1. Fristensky B (2019) Transcriptomics. PLNT4610 Bioinformatics, Lecture 10.
If you have never done transcriptome assembly before, this lecture is a good starting point for understanding the process, parameters and potential problems.

2. Pertea M, Kim D, Gertea GM, Leek JT, Salzberg SL (2016) Transcript-level expression analysis of RNA-seq experiments with HISAT, StringTie and Ballgown. Nature Protocols 11:1650. doi:10.1038/nprot.2016.095.
This package supersedes the Tuxedo (eg. Top Hat, Bowtie, Cufflinks) pipeline.

GOAL: Starting with RNAseq reads, to create files containing gene expression data in a form that can be used by gene expression software such as BioConductor.

OVERVIEW:

This tutorial assumes that an annotated genome is available.

Pre-processing and assembly of reads

A simplified workflow for transcriptome assembly is shown at right.

Transcriptome assembly is carried out within the transcriptome directory, and for each major step, a separate subdirectory is used.

Raw read files are saved in the reads directory, and symbolic links to these files, with short, meaningful names, are created.

Sequencing adaptors are removed from the raw reads by Trimmomatic and the files containing the trimmed reads are saved in reads.Trimmomatic.

The trimmed reads are used as input by Rcorrector, which corrects errors in the reads and writes the corrected reads to the reads.Trimmomatic.Rcorrector directory.

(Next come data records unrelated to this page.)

===== src/rtl/sync_set_ctrl.sv =====
// Arms an ECAT sync-time load, strobes SET one cycle after the arming SYNC, then tracks
// the SYNC period until lock. Optional drift monitor: define SYNC_DRIFT_MON_EN.
module sync_set_ctrl #(
  parameter int unsigned SYNC_PERIOD_CNT = 81920,
  parameter int unsigned TIMEOUT_CYCLES  = 163840,
  parameter int unsigned SETTLE_SYNCS    = 2,
  parameter int unsigned DRIFT_TOL       = 64
) (
  input  logic        CLK,
  input  logic        RST_N,
  input  logic        REQ_VALID,
  input  logic [63:0] REQ_TIME,
  output logic        REQ_READY,
  input  logic        CLEAR_ERR,
  input  logic        SYNC,
  input  logic [63:0] SYS_TIME,
  output logic [63:0] ECAT_SYNC_TIME,
  output logic        SET,
  output logic        LOCKED,
  output logic        TIMEOUT_ERR,
  output logic        DRIFT_ERR,
  output logic [31:0] PERIOD_ERR
);

  localparam int WD_W = $clog2(TIMEOUT_CYCLES + 1);
  localparam int SC_W = (SETTLE_SYNCS < 1) ? 1 : $clog2(SETTLE_SYNCS + 1);
  localparam logic [WD_W-1:0] WD_MAX  = WD_W'(TIMEOUT_CYCLES);
  localparam logic [WD_W-1:0] WD_LAST = WD_W'(TIMEOUT_CYCLES - 1);
  localparam logic [SC_W-1:0] SC_DONE = SC_W'(SETTLE_SYNCS);

  typedef enum logic [2:0] {
    S_IDLE   = 3'd0,
    S_ARM    = 3'd1,
    S_LOAD   = 3'd2,
    S_SETTLE = 3'd3,
    S_LOCK   = 3'd4,
    S_ERROR  = 3'd5
  } state_t;

  state_t            state_q, state_d;
  logic [63:0]       ecat_q, ecat_d;
  logic              set_q, set_d;
  logic              locked_q, locked_d;
  logic              tout_q, tout_d;
  logic [SC_W-1:0]   settle_q, settle_d, settle_nx;
  logic [WD_W-1:0]   wdog_q, wdog_d;
  logic              accept, wd_run, timeout, good_p0;

  assign REQ_READY = (state_q == S_IDLE) || (state_q == S_LOCK) || (state_q == S_ERROR);
  assign accept    = REQ_VALID && REQ_READY;
  assign wd_run    = (state_q == S_ARM) || (state_q == S_LOAD) ||
                     (state_q == S_SETTLE) || (state_q == S_LOCK);
  // A SYNC landing on the expiry cycle counts as on time.
  assign timeout   = wd_run && !SYNC && (wdog_q >= WD_LAST);
  assign settle_nx = settle_q + 1'b1;

`ifdef SYNC_DRIFT_MON_EN
  logic [63:0]        last_q, last_d;
  logic        [63:0] delta_p0;
  logic signed [64:0] err_p0;
  logic signed [31:0] perr_p1, perr_d;
  logic               drift_q, drift_d;

  function automatic logic signed [31:0] sat_err(input logic signed [64:0] e);
    if (e > 65'sd2147483647)
      return 32'sh7FFF_FFFF;
    else if (e < -65'sd2147483647)
      return -32'sd2147483647;
    return $signed(e[31:0]);
  endfunction

  function automatic logic in_tol(input logic signed [64:0] e);
    return (e <= $signed(65'(DRIFT_TOL))) && (e >= -$signed(65'(DRIFT_TOL)));
  endfunction

  // Stage p0: period measurement against the previous SYNC timestamp
  assign delta_p0 = SYS_TIME - last_q;
  assign err_p0   = $signed({1'b0, delta_p0}) - $signed(65'(SYNC_PERIOD_CNT));
  assign good_p0  = in_tol(err_p0);

  assign DRIFT_ERR  = drift_q;
  assign PERIOD_ERR = perr_p1;
`else
  logic [63:0] sys_time_unused;
  assign sys_time_unused = SYS_TIME;
  assign good_p0    = 1'b1;
  assign DRIFT_ERR  = 1'b0;
  assign PERIOD_ERR = '0;
`endif

  always_comb begin
    state_d  = state_q;
    ecat_d   = ecat_q;
    set_d    = 1'b0;
    locked_d = locked_q;
    tout_d   = tout_q & ~CLEAR_ERR;
    settle_d = settle_q;
    wdog_d   = wdog_q;
`ifdef SYNC_DRIFT_MON_EN
    drift_d  = drift_q & ~CLEAR_ERR;
    perr_d   = perr_p1;
    last_d   = last_q;
`endif
    if (!wd_run || SYNC)
      wdog_d = '0;
    else if (wdog_q != WD_MAX)
      wdog_d = wdog_q + 1'b1;

    if (accept) begin
      // The SYNC of the acceptance cycle is deliberately ignored.
      ecat_d   = REQ_TIME;
      locked_d = 1'b0;
      settle_d = '0;
      wdog_d   = '0;
      state_d  = S_ARM;
    end else if (timeout) begin
      tout_d   = 1'b1;
      locked_d = 1'b0;
      state_d  = S_ERROR;
    end else if (SYNC) begin
      case (state_q)
        S_ARM: begin
          set_d   = 1'b1;
          state_d = S_LOAD;
        end
        S_LOAD: begin
`ifdef SYNC_DRIFT_MON_EN
          last_d  = SYS_TIME;
`endif
          state_d = S_SETTLE;
        end
        S_SETTLE: begin
`ifdef SYNC_DRIFT_MON_EN
          perr_d = sat_err(err_p0);
          last_d = SYS_TIME;
`endif
          if (good_p0) begin
            settle_d = settle_nx;
            if (settle_nx >= SC_DONE) begin
              settle_d = SC_DONE;
              locked_d = 1'b1;
              state_d  = S_LOCK;
            end
          end else begin
            settle_d = '0;
          end
        end
`ifdef SYNC_DRIFT_MON_EN
        S_LOCK: begin
          perr_d = sat_err(err_p0);
          last_d = SYS_TIME;
          if (!good_p0) begin
            drift_d  = 1'b1;
            locked_d = 1'b0;
            settle_d = '0;
            state_d  = S_SETTLE;
          end
        end
`endif
        default: ;
      endcase
    end
  end

  // Stage p1: registered control state and reported period error
  always_ff @(posedge CLK) begin
    if (!RST_N) begin
      state_q  <= S_IDLE;
      ecat_q   <= '0;
      set_q    <= 1'b0;
      locked_q <= 1'b0;
      tout_q   <= 1'b0;
      settle_q <= '0;
      wdog_q   <= '0;
`ifdef SYNC_DRIFT_MON_EN
      drift_q  <= 1'b0;
      perr_p1  <= '0;
      last_q   <= '0;
`endif
    end else begin
      state_q  <= state_d;
      ecat_q   <= ecat_d;
      set_q    <= set_d;
      locked_q <= locked_d;
      tout_q   <= tout_d;
      settle_q <= settle_d;
      wdog_q   <= wdog_d;
`ifdef SYNC_DRIFT_MON_EN
      drift_q  <= drift_d;
      perr_p1  <= perr_d;
      last_q   <= last_d;
`endif
    end
  end

  assign ECAT_SYNC_TIME = ecat_q;
  assign SET            = set_q;
  assign LOCKED         = locked_q;
  assign TIMEOUT_ERR    = tout_q;

endmodule
[config.mk]
export PLATFORM = sky130hd
export DESIGN_NAME = cache_mem_bridge
export DESIGN_NICKNAME = d
export VERILOG_FILES = /design/src/rtl/cache_mem_bridge_pkg.sv /design/src/rtl/cache_mem_bridge_line_word_mux.sv /design/src/rtl/cache_mem_bridge.sv
export SDC_FILE = /design/constraint.sdc
export NUM_CORES = 1
export LEC_CHECK = 0
export BUFFER_PORTS_ARGS = -buffer_cell sky130_fd_sc_hd__buf_2
export CORE_ASPECT_RATIO = 0.5
export CORE_MARGIN = 5
export CORE_UTILIZATION = 40
export DETAILED_ROUTE_END_ITERATION = 6
export GPL_ROUTABILITY_DRIVEN = 0
export GPL_TIMING_DRIVEN = 1
export PLACE_DENSITY = 0.78
export RECOVER_POWER = 25
export SYNTH_ARGS = -nofsm -noshare
export SYNTH_HDL_FRONTEND = slang
export SYNTH_SLANG_ARGS = --single-unit
[constraint.sdc]
create_clock -name clk -period 11.2 [get_ports clk]
set_input_delay 3.36 -clock clk [delete_from_list [all_inputs] [get_ports clk]]
set_output_delay 3.36 -clock clk [all_outputs]
set_load 0.05 [all_outputs]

At each step, FASTQC is run to check the properties of the reads.

Finally, the assembly itself is done using programs such as Trinity  which produces contig files and scaffold files. For each assembly, transrate produces a reports with extensive statistics that can guide the choice of which assembly is best, or which assemblies should be repeated with different a parameters for improvement.



Generation of gene expression data

The final transcriptome assembly can now be used to generate gene expression data from the corrected reads. This tutorial implements the  Hisat, Stringtie, Ballgown gene expression pipeline.

Hisat-build creates files that index the features in the annotated genome, so that reads can be mapped to features.   Mapped reads are written to .bam files.

For each read file, hisat2 maps reads to the genome. Next, stringtie assembles the reads into transcripts, including alternative splicing products. Transcripts mapped to genomic locations are written to .gtf files.

Transcripts from all sets of reads are merged into a single .gtf file by stringtie --merge.

The final step is to generate tables of gene expression values. stringtie -B reads the mapped reads from the .bam files and the mapped transcripts from the .gtf files, and writes tables of FPKM values to comma-separated value files that can be read by the BioConductor R package for further analysis.